Erythropoietic Protoporphyria (EPP) Biology Research Melanotan 1 is the pharmacological backbone of the most extensively clinically characterised EPP research programme. EPP is caused by ferrochelatase (FECH) deficiency — the enzyme that catalyses insertion of iron into protoporphyrin IX (PPIX) in the terminal step of heme biosynthesis — leading to accumulation of PPIX as a photosensitiser in erythrocytes, plasma, liver, and skin. Cutaneous PPIX absorbs visible light (predominantly the Soret band at 405 nm), generating singlet oxygen and reactive oxygen species that cause the severe phototoxic pain and skin damage that severely restricts EPP patients’ outdoor and light exposure. Research has examined how Melanotan 1-driven eumelanin deposition increases light absorbance across UV, UVA, and visible wavelengths — acting as a broad-spectrum chromophore that reduces the fraction of incident light reaching photosensitiser-containing cells — and has documented improvements in pain-free light exposure time, quality of life metrics, and phototoxic episode frequency in EPP patients across Phase II and Phase III clinical trials.

UV-Induced DNA Damage and Repair Biology Research Research has examined Melanotan 1’s effects on UV-induced DNA damage and repair beyond its well-characterised pigmentation mechanism — with studies documenting that MC1R activation enhances DNA repair capacity in keratinocytes through a pathway dependent on the xeroderma pigmentosum group A (XPA) nucleotide excision repair protein. Studies have reported reductions in thymine dimer formation (a specific UV-induced DNA photoproduct) and decreases in sunburn cell numbers following Melanotan 1 treatment, and have explored how MC1R-cAMP-PKA signalling activates the nucleotide excision repair (NER) pathway independently of eumelanin production — establishing a dual photoprotective mechanism combining physical light attenuation (eumelanin chromophore) with enhanced cellular DNA repair capacity. This DNA repair-augmenting activity is pharmacologically significant because it extends Melanotan 1’s photoprotective research relevance to individuals whose primary need is UV damage mitigation rather than pigmentation enhancement.

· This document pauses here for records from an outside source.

What follows belongs to an exercise in optimizing a design on an open flow for small area, a short achievable clock period and few clock cycles per item; a production flow would make more cautious choices.
No functional check of the RTL was part of this run.
Power is estimated from default activity; no workload was simulated.

### flow/config.mk
export PLATFORM = sky130hd
export DESIGN_NAME = pwm_timing_param_calc
export DESIGN_NICKNAME = pwm_timing_param_calc
export VERILOG_FILES = /design/flow/design.v
export SDC_FILE = /design/flow/constraint.sdc
export NUM_CORES = 4
export LEC_CHECK = 0
export CAP_MARGIN = 20
export CORE_MARGIN = 2
export CORE_UTILIZATION = 60
export PLACE_DENSITY = 0.72
export SETUP_SLACK_MARGIN = 4.5
export SLEW_MARGIN = 20
### flow/constraint.sdc
create_clock -name core_clock -period 8.0 [get_ports {clock}]
set_input_delay 1.6000 -clock core_clock [delete_from_list [all_inputs] [get_ports {clock}]]
set_output_delay 1.6000 -clock core_clock [all_outputs]
set_load 0.01 [all_outputs]
### flow/design.v
module ptpc_ks_add #(
   parameter int W = 8
) (
   input  logic [W-1:0] a,
   input  logic [W-1:0] b,
   input  logic         cin,
   output logic [W-1:0] s,
   output logic         cout
);
   localparam int L = $clog2(W);
   logic [(L+1)*W-1:0] g, p;
   logic [W-1:0] hs;
   always_comb begin
      hs = a ^ b;
      g[W-1:0] = a & b;
      p[W-1:0] = hs;
      g[0] = (a[0] & b[0]) | (hs[0] & cin);
      for (int l = 0; l < L; l++) begin
         for (int i = 0; i < W; i++) begin
            if (i >= (1 << l)) begin
               g[(l+1)*W+i] = g[l*W+i] | (p[l*W+i] & g[l*W+i-(1<<l)]);
               p[(l+1)*W+i] = p[l*W+i] & p[l*W+i-(1<<l)];
            end else begin
               g[(l+1)*W+i] = g[l*W+i];
               p[(l+1)*W+i] = p[l*W+i];
            end
         end
      end
      s[0] = hs[0] ^ cin;
      for (int i = 1; i < W; i++) s[i] = hs[i] ^ g[L*W+i-1];
      cout = g[L*W+W-1];
   end
endmodule
module pwm_timing_param_calc #(
   parameter int PERIOD_BITS  = 16,
   parameter int MAX_DIV_CODE = 7
) (
   input  logic        clock,
   input  logic        reset,
   input  logic        req_start,
   output logic        busy,
   input  logic [6:0]  req_percent,
   output logic        rsp_valid,
   output logic [2:0]  rsp_div_code,
   output logic [7:0]  rsp_prescale_code,
   output logic [15:0] rsp_period_code,
   output logic [15:0] rsp_duty_code,
   output logic        rsp_duty_zero,
   output logic [1:0]  rsp_status,
   input  logic        csr_valid,
   output logic        csr_ready,
   input  logic [0:0]  csr_index,
   input  logic [31:0] csr_wdata
);
   localparam logic [30:0] G1 = 31'd1000000000;
   localparam logic [34:0] FIT_LIMIT = 35'd16776960;    
   localparam logic [7:0]  PCT100 = 8'd100;
   localparam logic [3:0] CF_DONE  = 4'd0;
   localparam logic [3:0] CF_CLK   = 4'd1;    
   localparam logic [3:0] CF_CLKR  = 4'd2;    
   localparam logic [3:0] CF_CLKS  = 4'd3;    
   localparam logic [3:0] CF_CQ    = 4'd4;    
   localparam logic [3:0] CF_CQF   = 4'd5;    
   localparam logic [3:0] CF_CYC   = 4'd6;    
   localparam logic [3:0] CF_CYF   = 4'd7;    
   localparam logic [3:0] CF_FIT   = 4'd8;    
   localparam logic [3:0] CF_PRE   = 4'd9;    
   localparam logic [3:0] CF_DP3   = 4'd10;   
   localparam logic [3:0] CF_WAIT  = 4'd11;   
   localparam logic [3:0] CF_PDEC  = 4'd12;   
   localparam logic [3:0] CF_CYS   = 4'd13;   
   localparam logic [3:0] CF_CQS   = 4'd14;   
   localparam logic [3:0] CF_CLKT  = 4'd15;   
   localparam logic [1:0] A_EMPTY = 2'd0;
   localparam logic [1:0] A_WAIT  = 2'd1;    
   localparam logic [1:0] A_RUN   = 2'd2;
   localparam logic [1:0] A_DONE  = 2'd3;
   logic [31:0] per_r;
   logic [2:0]  kq;          
   logic [30:0] kr;          
   logic        k_raw;
   logic [27:0] cqq;
   logic [30:0] cqr;
   logic [6:0]  rr;
   logic [6:0]  rr100;       
   logic [7:0]  rr200;       
   logic [2:0]  divc;
   logic [2:0]  divc_o;      
   logic [7:0]  prem1;
   logic [16:0] dp;          
   logic [18:0] dp3;         
   logic [15:0] period;
   logic        psat;
   logic        st2;
   logic        nofit;
   logic        szero;
   logic        cfg_a_ok;    
   logic        cfg_ok;      
   logic [3:0]  cf_st;
   logic [1:0]  a_st;
   logic [6:0]  a_pct;
   logic        a_bad;
   logic [4:0]  cnt;
   logic        a_p;         
   logic        a_pn;        
   logic [6:0]  a_t;         
   logic [1:0]  a_u;         
   logic [5:0]  a_e34;       
   logic [5:0]  a_xt;        
   logic [2:0]  a_d;         
   logic [32:0] xs, xc;
   logic [34:0] ys, yc;
   logic        c_busy;
   logic        c_prd;       
   logic        c_bad;
   logic        c_first;
   logic        c_sat;
   logic [2:0]  c_cnt;
   logic [18:0] c_r;
   logic [15:0] c_yq;
   logic        s_v;
   logic        s_bad;
   logic [2:0]  s_d;         
   logic        s_inc;       
   logic [34:0] s_y;
   logic        o_valid;
   logic        o_bad;
   logic [15:0] o_duty;
   logic        o_zero;
   logic        busy_r;
   logic        ready_r;
   logic        m_clk, m_cq, m_cyc, a_step;
   logic        p_next;
   logic [8:0]  ta;
   logic [7:0]  tb;
   logic [6:0]  ta_n, tb_n, t_n;
   logic [1:0]  ua, ub, u_n;
   logic [5:0]  e34_n;
   logic [32:0] r1, r2, r3, r4;
   logic [32:0] s1, c1, s2, c2, ndg, xs_n, xc_n;
   logic [5:0]  est;
   logic [2:0]  d;
   logic [34:0] q1, q2, q3, qs, qc, ys_n, yc_n;
   logic [4:0]  ysm;
   logic [30:0] xr_sel;
   logic [32:0] x_bin;
   logic        x_ge;
   logic [34:0] y_res0, y_fin;
   assign m_clk  = (cf_st == CF_CLKR);
   assign m_cq   = (cf_st == CF_CQ);
   assign m_cyc  = (cf_st == CF_CYC);
   assign a_step = m_clk || m_cq || m_cyc || (a_st == A_RUN);
   assign p_next = m_cyc ? PCT100[cnt[2:0] - 3'd1] : (!m_cq && a_pct[5]);
   logic [7:0] tt;
   assign tt = {a_t, 1'b0};
   assign ta = {1'b0, tt} + {2'b0, rr};              
   assign tb = {a_t, m_cq & a_pn};                   
   always_comb begin
      if (tt >= rr200)             begin ua = 2'd2; ta_n = 7'(tt - rr200);        end
      else if (tt >= {1'b0, rr100}) begin ua = 2'd1; ta_n = 7'(tt - {1'b0, rr100}); end
      else                         begin ua = 2'd0; ta_n = ta[6:0];              end
      if (tb >= 8'd100)      begin ub = 2'd1; tb_n = 7'(tb - 8'd100); end
      else                   begin ub = 2'd0; tb_n = tb[6:0];         end
      if (p_next) begin u_n = ua; t_n = ta_n; end
      else        begin u_n = ub; t_n = tb_n; end
   end
   logic [5:0] e_c1, e_c2;
   assign e_c1 = {2'b0, cqr[30:27]} + {2'b0, kr[30:27]};
   assign e_c2 = {2'b0, cqr[30:27]} + {1'b0, kr[30:26]};
   always_comb begin
      case ({p_next, u_n})
         3'b001:  e34_n = {2'b0, kr[30:27]};
         3'b010:  e34_n = {1'b0, kr[30:26]};
         3'b100:  e34_n = {2'b0, cqr[30:27]};
         3'b101:  e34_n = e_c1;
         3'b110:  e34_n = e_c2;
         default: e34_n = 6'd0;
      endcase
   end
   assign r1 = {xs[31:0], 1'b0};
   assign r2 = {xc[31:0], 1'b0};
   assign r3 = a_p ? {2'b0, cqr} : 33'd0;
   always_comb begin
      case (a_u)
         2'd1:    r4 = {1'b0, m_clk & kq[0], kr};    
         2'd2:    r4 = {1'b0, kr, 1'b0};
         default: r4 = 33'd0;
      endcase
   end
   logic [5:0] xt_n;
   logic [5:0] eg0, ep0;
   logic       ci3, ci4, ci5;
   assign xt_n = xs_n[31:26] + xc_n[31:26];
   assign eg0  = a_xt & a_e34;
   assign ep0  = a_xt ^ a_e34;
   assign ci3  = eg0[2] | (ep0[2] & eg0[1]) | (ep0[2] & ep0[1] & eg0[0]);
   assign ci4  = eg0[3] | (ep0[3] & ci3);
   assign ci5  = eg0[4] | (ep0[4] & eg0[3]) | (ep0[4] & ep0[3] & ci3);
   assign est  = {ep0[5] ^ ci5, ep0[4] ^ ci4, ep0[3] ^ ci3, 3'b0};
   assign d   = (est[5:3] == 3'd7) ? 3'd0 : est[5:3];
   always_comb begin
      case (est[5:3])
         3'd1:    ndg = 33'h1c4653600;
         3'd2:    ndg = 33'h188ca6c00;
         3'd3:    ndg = 33'h14d2fa200;
         3'd4:    ndg = 33'h11194d800;
         3'd5:    ndg = 33'h0d5fa0e00;
         3'd6:    ndg = 33'h09a5f4400;
         default: ndg = 33'h000000000;
      endcase
   end
   assign s1   = r1 ^ r2 ^ r3;
   assign c1   = {((r1 & r2) | (r1 & r3) | (r2 & r3)), 1'b0};
   assign s2   = s1 ^ c1 ^ r4;
   assign c2   = {((s1 & c1) | (s1 & r4) | (c1 & r4)), 1'b0};
   assign xs_n = s2 ^ c2 ^ ndg;
   assign xc_n = {((s2 & c2) | (s2 & ndg) | (c2 & ndg)), 1'b0};
   assign ysm  = 5'(a_u) * 5'(kq) + {1'b0, a_d, 1'b0};
   assign q1   = {ys[33:0], 1'b0};
   assign q2   = {yc[33:0], 1'b0};
   assign q3   = a_p ? {7'b0, cqq} : 35'd0;
   assign qs   = q1 ^ q2 ^ q3;
   assign qc   = {((q1 & q2) | (q1 & q3) | (q2 & q3)), 1'b0};
   assign ys_n = qs ^ qc ^ {30'd0, ysm};
   assign yc_n = {((qs & qc) | (qs & {30'd0, ysm}) | (qc & {30'd0, ysm})), 1'b0};
   logic [30:0] y_sub;
   logic        y_ge;
   logic x_co, y_co;
   ptpc_ks_add #(.W(33)) u_xbin (.a(xs), .b(xc), .cin(1'b0), .s(x_bin), .cout(x_co));
   assign x_ge   = (x_bin[30:0] >= G1);
   ptpc_ks_add #(.W(35)) u_yres (.a(ys), .b(yc), .cin(1'b0), .s(y_res0), .cout(y_co));
   assign y_fin  = s_y + {31'd0, {1'b0, s_d} + {3'b0, s_inc}};
   assign y_ge   = (ys[30:0] >= G1);
   assign y_sub  = ys[30:0] - G1;
   assign xr_sel = y_ge ? y_sub : ys[30:0];
   logic [4:0] cq_cnt;
   logic [5:0] cq_top;
   logic       cq_pn;
   always_comb begin
      if (per_r[31:8] == '0)       begin cq_cnt = 5'd2;  cq_top = per_r[7:2];   cq_pn = per_r[1];  end
      else if (per_r[31:12] == '0) begin cq_cnt = 5'd6;  cq_top = per_r[11:6];  cq_pn = per_r[5];  end
      else if (per_r[31:16] == '0) begin cq_cnt = 5'd10; cq_top = per_r[15:10]; cq_pn = per_r[9];  end
      else if (per_r[31:20] == '0) begin cq_cnt = 5'd14; cq_top = per_r[19:14]; cq_pn = per_r[13]; end
      else if (per_r[31:24] == '0) begin cq_cnt = 5'd18; cq_top = per_r[23:18]; cq_pn = per_r[17]; end
      else if (per_r[31:28] == '0) begin cq_cnt = 5'd22; cq_top = per_r[27:22]; cq_pn = per_r[21]; end
      else                         begin cq_cnt = 5'd26; cq_top = per_r[31:26]; cq_pn = per_r[25]; end
   end
   logic [34:0] scaled;
   logic [16:0] hl;
   logic [7:0]  pm1;
   assign scaled = {c_r[18:0], c_yq};
   logic [8:0]  h1, h2, pre_v;
   assign hl     = {9'b0, scaled[23:16]} + {1'b0, scaled[15:0]};
   assign h1     = {1'b0, scaled[23:16]} + 9'd1;
   assign h2     = {1'b0, scaled[23:16]} + 9'd2;
   assign pm1    = hl[16] ? h1[7:0] : scaled[23:16];
   assign pre_v  = hl[16] ? h2 : h1;
   logic [18:0] q4;
   logic [19:0] df1, df2, df3;
   logic [1:0]  qd;
   logic [18:0] q4_n;
   logic [15:0] yq_n;
   logic        sat_n;
   logic        c_last;
   assign q4  = {c_r[16:0], c_yq[15:14]};
   logic nb1, nb2, nb3;
   ptpc_ks_add #(.W(19)) u_df1 (.a(q4), .b(~{2'b0, dp}), .cin(1'b1), .s(df1[18:0]), .cout(nb1));
   ptpc_ks_add #(.W(19)) u_df2 (.a(q4), .b(~{1'b0, dp, 1'b0}), .cin(1'b1), .s(df2[18:0]), .cout(nb2));
   ptpc_ks_add #(.W(19)) u_df3 (.a(q4), .b(~dp3), .cin(1'b1), .s(df3[18:0]), .cout(nb3));
   assign df1[19] = !nb1;
   assign df2[19] = !nb2;
   assign df3[19] = !nb3;
   logic [18:0] q4_lo, q4_hi;
   assign q4_lo = df1[19] ? q4 : df1[18:0];
   assign q4_hi = df3[19] ? df2[18:0] : df3[18:0];
   assign q4_n  = df2[19] ? q4_lo : q4_hi;
   assign qd    = {!df2[19], df2[19] ? !df1[19] : !df3[19]};
   assign yq_n   = {c_yq[13:0], qd};
   assign sat_n  = c_sat || (c_first && (c_r >= {2'b0, dp}));
   assign c_last = c_busy && (c_cnt == 3'd0);
   logic       a_to_s, s_to_c, acc_item, acc_write, prd_go;
   logic       s_v_n;
   logic [1:0] a_st_n;
   logic       c_busy_n;
   logic [2:0] c_cnt_n;
   logic       cfg_ok_n;
   assign busy      = busy_r;
   assign csr_ready = ready_r;
   assign acc_item  = !reset && req_start && !busy_r;
   assign acc_write = !reset && csr_valid && ready_r;
   assign s_to_c    = s_v && (!c_busy || c_last) && cfg_ok;
   assign a_to_s    = (a_st == A_DONE) && (!s_v || s_to_c);
   assign prd_go    = (cf_st == CF_DP3);
   always_comb begin
      a_st_n = a_st;
      case (a_st)
         A_WAIT:  if (cfg_a_ok) a_st_n = A_RUN;
         A_RUN:   if (cnt == 5'd0) a_st_n = A_DONE;
         A_DONE:  if (a_to_s) a_st_n = A_EMPTY;
         default: ;
      endcase
      if (acc_item) a_st_n = cfg_a_ok ? A_RUN : A_WAIT;
      if (reset) a_st_n = A_EMPTY;
      c_busy_n = c_busy;
      c_cnt_n  = c_cnt - 3'd1;
      if (c_last) c_busy_n = 1'b0;
      if (s_to_c || prd_go) begin
         c_busy_n = 1'b1;
         c_cnt_n  = 3'd7;
      end
      if (acc_write && ((c_busy && c_prd) || prd_go)) c_busy_n = 1'b0;
      if (reset) c_busy_n = 1'b0;
      s_v_n = s_v;
      if (s_to_c) s_v_n = 1'b0;
      if (a_to_s) s_v_n = 1'b1;
      if (reset) s_v_n = 1'b0;
      cfg_ok_n = cfg_ok;
      if (cf_st == CF_PDEC) cfg_ok_n = 1'b1;
      if (cf_st == CF_CYF || reset) cfg_ok_n = 1'b0;
   end
   always_ff @(posedge clock) begin
      a_st    <= a_st_n;
      c_busy  <= c_busy_n;
      c_cnt   <= c_cnt_n;
      cfg_ok  <= cfg_ok_n;
      s_v     <= s_v_n;
      busy_r  <= !((a_st_n == A_EMPTY) ||
                   ((a_st_n == A_DONE) &&
                    (!s_v_n || ((!c_busy_n || c_cnt_n == 3'd0) && cfg_ok_n))));
      ready_r <= (a_st_n == A_EMPTY) && (cfg_ok_n || !s_v_n);
      if (reset) begin
         per_r    <= 32'd50000;
         kq       <= 3'd0;
         kr       <= 31'd200000000;
         k_raw    <= 1'b0;
         cfg_a_ok <= 1'b0;
         cf_st    <= CF_CLK;
         o_valid  <= 1'b0;
      end else begin
         o_valid <= 1'b0;
         if (a_step) begin
            a_t   <= t_n;
            a_u   <= u_n;
            a_p   <= p_next;
            a_e34 <= e34_n;
            a_pn  <= per_r[cnt - 5'd2];
            a_d   <= d;
            xs    <= xs_n;
            a_xt  <= xt_n;
            xc    <= xc_n;
            ys    <= ys_n;
            yc    <= yc_n;
            cnt   <= cnt - 5'd1;
         end
         case (cf_st)
            CF_CLK, CF_CLKS: begin
               if (cf_st == CF_CLK && k_raw) begin
                  xs    <= '0;
                  a_xt  <= 6'd0;
                  xc    <= '0;
                  a_p   <= 1'b0;
                  a_u   <= 2'd1;
                  a_e34 <= {1'b0, kq[0], kr[30:27]};
                  a_d   <= '0;
                  cf_st <= CF_CLKR;
               end else begin
                  if (cf_st == CF_CLKS) begin
                     kq    <= a_d + {2'b0, y_ge};
                     kr    <= xr_sel;
                     k_raw <= 1'b0;
                  end
                  a_u   <= 2'd0;
                  a_t   <= {1'b0, cq_top};
                  a_e34 <= 6'd0;
                  a_pn  <= cq_pn;
                  a_p   <= 1'b0;
                  a_d   <= '0;
                  xs    <= '0;
                  a_xt  <= 6'd0;
                  xc    <= '0;
                  ys    <= '0;
                  yc    <= '0;
                  cnt   <= cq_cnt;
                  cf_st <= CF_CQ;
               end
            end
            CF_CLKR: begin
               cf_st <= CF_CLKT;
            end
            CF_CLKT: begin
               ys    <= {2'b0, x_bin};
               cf_st <= CF_CLKS;
            end
            CF_CQ: begin
               if (cnt == 5'd0) begin
                  rr    <= a_t;
                  rr100 <= 7'd100 - a_t;
                  rr200 <= 8'd200 - {1'b0, a_t};
                  cf_st <= CF_CQF;
               end
            end
            CF_CQF: begin
               if (!s_v && !(c_busy && !c_prd)) begin
                  s_y   <= y_res0;
                  s_d   <= a_d;
                  s_inc <= x_ge;
                  ys    <= {2'b0, x_bin};
                  cf_st <= CF_CQS;
               end
            end
            CF_CQS: begin
               cqr   <= xr_sel;
               cqq   <= y_fin[27:0];
               a_t   <= rr;
               a_u   <= 2'd0;
               a_p   <= 1'b1;
               a_e34 <= {2'b0, xr_sel[30:27]};
               a_d   <= '0;
               xs    <= '0;
               a_xt  <= 6'd0;
               xc    <= '0;
               ys    <= '0;
               yc    <= '0;
               cnt   <= 5'd6;
               cf_st <= CF_CYC;
            end
            CF_CYC: begin
               if (cnt == 5'd0) cf_st <= CF_CYF;
            end
            CF_CYF: begin
               s_y      <= y_res0;
               s_d      <= a_d;
               s_inc    <= x_ge;
               cfg_a_ok <= 1'b1;
               cf_st    <= CF_CYS;
            end
            CF_CYS: begin
               {c_r, c_yq} <= y_fin;
               divc     <= 3'd0;
               cf_st    <= CF_FIT;
            end
            CF_FIT: begin
               {c_r, c_yq} <= scaled >> 1;
               if ((scaled >> 1) <= FIT_LIMIT || divc == 3'd7) begin
                  nofit <= ((scaled >> 1) > FIT_LIMIT);
                  szero <= ((scaled >> 1) == 35'd0);
                  cf_st <= CF_PRE;
               end else begin
                  divc <= divc + 3'd1;
               end
            end
            CF_PRE: begin
               divc_o <= divc;
               if (nofit) begin
                  prem1 <= 8'd255;
                  dp    <= 17'd256;
               end else if (szero) begin
                  prem1 <= 8'd0;
                  dp    <= 17'd1;
               end else begin
                  prem1 <= pm1;
                  dp    <= 17'(pre_v);
               end
               st2    <= nofit || szero;
               cf_st  <= CF_DP3;
            end
            CF_DP3: begin
               dp3   <= {2'b0, dp} + {1'b0, dp, 1'b0};
               cf_st <= CF_WAIT;
            end
            CF_WAIT: begin
               if (c_last) begin
                  period <= yq_n;
                  psat   <= sat_n;
                  cf_st  <= CF_PDEC;
               end
            end
            CF_PDEC: begin
               if (psat)                  period <= 16'hffff;
               else if (period != 16'd0)  period <= period - 16'd1;
               dp     <= dp << ({1'b0, divc} + 4'd1);
               dp3    <= dp3 << ({1'b0, divc} + 4'd1);
               cf_st  <= CF_DONE;
            end
            default: ;
         endcase
         if (a_st == A_WAIT && cfg_a_ok) begin
            a_p   <= a_pct[6];
            a_t   <= a_pct[6] ? rr : 7'd0;
            a_u   <= 2'd0;
            a_e34 <= a_pct[6] ? {2'b0, cqr[30:27]} : 6'd0;
            a_d   <= '0;
            xs    <= '0;
            a_xt  <= 6'd0;
            xc    <= '0;
            ys    <= '0;
            yc    <= '0;
            cnt   <= 5'd6;
         end
         if (a_st == A_RUN) a_pct <= {a_pct[5:0], 1'b0};
         if (acc_item) begin
            a_pct <= req_percent;
            a_bad <= (req_percent > 7'd100);
            if (cfg_a_ok) begin
               a_p   <= req_percent[6];
               a_t   <= req_percent[6] ? rr : 7'd0;
               a_u   <= 2'd0;
               a_e34 <= req_percent[6] ? {2'b0, cqr[30:27]} : 6'd0;
               a_d   <= '0;
               xs    <= '0;
               a_xt  <= 6'd0;
               xc    <= '0;
               ys    <= '0;
               yc    <= '0;
               cnt   <= 5'd6;
            end
         end
         if (c_busy) begin
            c_r     <= q4_n;
            c_yq    <= yq_n;
            c_sat   <= sat_n;
            c_first <= 1'b0;
            if (c_last && !c_prd) begin
               o_valid <= 1'b1;
               o_bad   <= c_bad;
               o_duty  <= c_bad ? 16'd0 : (sat_n ? 16'hffff : yq_n);
               o_zero  <= !c_bad && !sat_n && (yq_n == 16'd0);
            end
         end
         if (a_to_s) begin
            s_bad <= a_bad;
            s_d   <= a_d;
            s_inc <= x_ge;
            s_y   <= y_res0;
         end
         if (s_to_c) begin
            c_prd   <= 1'b0;
            c_bad   <= s_bad;
            c_first <= 1'b1;
            c_sat   <= 1'b0;
            c_r     <= y_fin[34:16];
            c_yq    <= y_fin[15:0];
         end
         if (prd_go) begin
            c_prd   <= 1'b1;
            c_first <= 1'b1;
            c_sat   <= 1'b0;
         end
         if (acc_write) begin
            if (csr_index == 1'b0) begin
               kq    <= {2'b0, csr_wdata[31]};
               kr    <= csr_wdata[30:0];
               k_raw <= 1'b1;
            end else begin
               per_r <= csr_wdata;
            end
            cfg_a_ok <= 1'b0;
            cf_st    <= CF_CLK;
         end
      end
   end
   assign rsp_valid         = o_valid;
   assign rsp_div_code      = o_bad ? 3'd0 : divc_o;
   assign rsp_prescale_code = o_bad ? 8'd0 : prem1;
   assign rsp_period_code   = o_bad ? 16'd0 : period;
   assign rsp_duty_code     = o_duty;
   assign rsp_duty_zero     = o_zero;
   assign rsp_status        = o_bad ? 2'd1 : (st2 ? 2'd2 : 2'd0);
endmodule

Anti-Inflammatory and MC1R-Mediated Immune Modulation Research MC1R is expressed on monocytes, macrophages, dendritic cells, and T lymphocytes, and research has characterised Melanotan 1’s anti-inflammatory properties mediated through MC1R engagement on immune cells. Studies have documented that Melanotan 1 and related α-MSH analogues suppress pro-inflammatory cytokine production — reducing TNF-α, IL-1β, and IL-6 — and increase anti-inflammatory cytokines including IL-10, through MC1R-cAMP-PKA-mediated modulation of NF-κB signalling and inflammatory gene transcription. Research has examined how MC1R activation on macrophages and dendritic cells modulates the innate immune response to skin damage and UV radiation, and has explored the anti-inflammatory dimension of Melanotan 1 in the context of conditions where cutaneous inflammation is a primary pathological driver — including acne vulgaris, where a Phase II pilot study examined afamelanotide’s anti-inflammatory potential.

Vitiligo and Repigmentation Research Research has examined Melanotan 1 as a potential repigmentation tool in vitiligo — where loss of melanocytes from defined skin regions produces the characteristic depigmented patches — with studies exploring whether MC1R superpotent agonism can stimulate residual melanocyte populations or melanocyte precursors in vitiliginous skin to repigulate. A pivotal JAMA Dermatology-published randomised multicentre trial examined the combination of Melanotan 1 and narrowband UV-B (NB-UVB) phototherapy versus NB-UVB alone — documenting superior repigmentation in the combination arm and establishing that Melanotan 1’s MC1R activation synergises with UV-B-induced melanocyte stimulation to achieve greater and more rapid repigmentation than phototherapy alone. Ongoing trials are further examining afamelanotide across different vitiligo subtypes and anatomical distributions.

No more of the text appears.